Stakeholders Involved
AI-powered Smart Environmental Management System
The project was led by ASE Kaohsiung's plant operations team, which was responsible for energy, water resource, and environmental management systems, providing on-site requirements, and validating AI control strategies. The IT Department was responsible for integrating data from sensors, equipment, and various management systems, developing a smart management platform, and establishing the operating environment for AI models. Meanwhile, various departments collaborated with suppliers to establish a data sharing, performance verification, and continuous improvement mechanism that enables a standardized, replicable smart environmental management solution for gradual expansion across other plants and the supply chain of ASEH.
Project Leads:
Departments in charge of plant operations (Plant Operations Division/site operation units)
IT Department
Low-Carbon Lifestyle APP for Employees
Employees were the primary users, participating in low-carbon actions through the platform. The lifestyle carbon reduction teams were responsible for project planning and tracking carbon reduction benefits, as well as supporting internal promotion and employee engagement. The IT and Company IT teams were responsible for system development and maintenance. Plant operation units supported internal promotion and employee engagement, while management provided resources for incentives to support the company's long-term implementation and continued promotion of a low-carbon culture.
Project Leads:
Teams in charge of lifestyle carbon reduction (Net Zero Office/Sustainability Department/Human Resource Department)
IT Department
Key Parameters to Consider
AI-powered Smart Environmental Management System
The system is suitable for energy- and water-intensive manufacturing industries.

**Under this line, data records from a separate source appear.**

==> src/rtl/uart_rx_fifo.sv <==
// Receive-side byte FIFO with first-word-fall-through read port, fill flags and sticky overflow.
// Optional idle timeout is built only when UART_RX_FIFO_TIMEOUT_EN is defined.
module uart_rx_fifo #(
  parameter int unsigned DATA_W       = 8,
  parameter int unsigned DEPTH_LOG2   = 4,
  parameter int unsigned AFULL_THRESH = 12
`ifdef UART_RX_FIFO_TIMEOUT_EN
  ,
  parameter int unsigned TIMEOUT_CYC  = 1024
`endif
) (
  input  logic              clk_i,
  input  logic              rstb_i,
  input  logic [DATA_W-1:0] wr_data_i,
  input  logic              wr_valid_i,
  output logic [DATA_W-1:0] rd_data_o,
  output logic              rd_valid_o,
  input  logic              rd_ready_i,
  output logic [DEPTH_LOG2:0] count_o,
  output logic              empty_o,
  output logic              full_o,
  output logic              afull_o,
  output logic              overflow_o,
  input  logic              ovf_clr_i,
  output logic              timeout_o
);

  localparam int unsigned PtrW  = DEPTH_LOG2;
  localparam int unsigned CntW  = DEPTH_LOG2 + 1;
  localparam int unsigned Depth = 1 << DEPTH_LOG2;
  localparam logic [CntW-1:0] DepthCnt = CntW'(Depth);
  localparam logic [CntW-1:0] AfullCnt = CntW'(AFULL_THRESH);

  logic [DATA_W-1:0] mem_q [Depth];
  logic [PtrW-1:0]   wr_ptr_q, wr_ptr_d;
  logic [PtrW-1:0]   rd_ptr_q, rd_ptr_d;
  logic [CntW-1:0]   count_q, count_d;
  logic              empty_q, full_q, afull_q, ovf_q, ovf_d;
  logic              push, pop, drop;

  assign pop  = ~empty_q & rd_ready_i;
  // A pop frees the slot this edge, so a full FIFO can still take a write alongside it.
  assign push = wr_valid_i & (~full_q | pop);
  assign drop = wr_valid_i & full_q & ~pop;

  always_comb begin
    wr_ptr_d = wr_ptr_q;
    rd_ptr_d = rd_ptr_q;
    count_d  = count_q;
    ovf_d    = ovf_q;
    if (push) wr_ptr_d = wr_ptr_q + PtrW'(1);
    if (pop)  rd_ptr_d = rd_ptr_q + PtrW'(1);
    if (push && !pop)      count_d = count_q + CntW'(1);
    else if (pop && !push) count_d = count_q - CntW'(1);
    if (ovf_clr_i) ovf_d = 1'b0;
    if (drop)      ovf_d = 1'b1;
  end

  always_ff @(posedge clk_i) begin
    if (rstb_i) begin
      wr_ptr_q <= '0;
      rd_ptr_q <= '0;
      count_q  <= '0;
      empty_q  <= 1'b1;
      full_q   <= 1'b0;
      afull_q  <= 1'b0;
      ovf_q    <= 1'b0;
    end else begin
      wr_ptr_q <= wr_ptr_d;
      rd_ptr_q <= rd_ptr_d;
      count_q  <= count_d;
      empty_q  <= (count_d == '0);
      full_q   <= (count_d == DepthCnt);
      afull_q  <= (count_d >= AfullCnt);
      ovf_q    <= ovf_d;
    end
  end

  always_ff @(posedge clk_i) begin
    if (push && !rstb_i) mem_q[wr_ptr_q] <= wr_data_i;
  end

  assign rd_data_o  = mem_q[rd_ptr_q];
  assign rd_valid_o = ~empty_q;
  assign count_o    = count_q;
  assign empty_o    = empty_q;
  assign full_o     = full_q;
  assign afull_o    = afull_q;
  assign overflow_o = ovf_q;

`ifdef UART_RX_FIFO_TIMEOUT_EN
  localparam int unsigned IdleW = $clog2(TIMEOUT_CYC + 1);
  localparam logic [IdleW-1:0] IdleMax = IdleW'(TIMEOUT_CYC);

  logic [IdleW-1:0] idle_q, idle_d;

  always_comb begin
    idle_d = idle_q;
    if (push || count_d == '0) idle_d = '0;
    else if (idle_q != IdleMax) idle_d = idle_q + IdleW'(1);
  end

  always_ff @(posedge clk_i) begin
    if (rstb_i) idle_q <= '0;
    else        idle_q <= idle_d;
  end

  assign timeout_o = ~empty_q & (idle_q == IdleMax);
`else
  assign timeout_o = 1'b0;
`endif

endmodule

The system requires comprehensive equipment data, sensor monitoring, and digital management capabilities.
The system requires continuous calibration and optimization to maintain analytical accuracy.
A pilot test of the system should be conducted at a single plant and gradually expanded to other sites.
The system can be integrated with ISO 14001, ISO 50001, and carbon management systems to enhance management effectiveness.
Low-Carbon Lifestyle APP for Employees
Employee participation and user experience
Design of low-carbon actions
Logic of calculating carbon reduction benefits and data accuracy
Platform functionality, system stability, and information security
Incentive mechanism design and long-term sustainability
Participation tracking and data analysis
Implementation and Operations Tips
In the initial stages of implementation, the main challenges for both the AI-powered smart environmental management system and the employee low-carbon lifestyle APP included cross-system data integration, equipment data quality, and AI model development.
To enhance implementation effectiveness, ASEH established a cross-functional collaboration mechanism, bringing together sustainability, plant operations, equipment, manufacturing, and IT departments to jointly drive the project. The following implementation approaches were adopted for different applications:
AI-powered smart environmental management system: AI controls were first implemented for energy-intensive equipment to quickly achieve energy savings, followed by gradual expansion to applications such as water resource management and environmental monitoring.
Employee low-carbon lifestyle APP: Employee needs were first assessed to design low-carbon activities and incentive mechanisms aligned with user needs, thereby increasing employee engagement and fostering low-carbon lifestyle habits.
In addition, ASEH established a real-time monitoring dashboard and a performance tracking mechanism for both the environmental management system and employee low-carbon lifestyle APP to continuously validate AI model accuracy and assess improved results. These mechanisms have enabled the project to adopt a modular and standardized approach, facilitating rapid replication across different plant operations and other energy-intensive manufacturing industries, thereby ensuring more effective promotion and widespread application.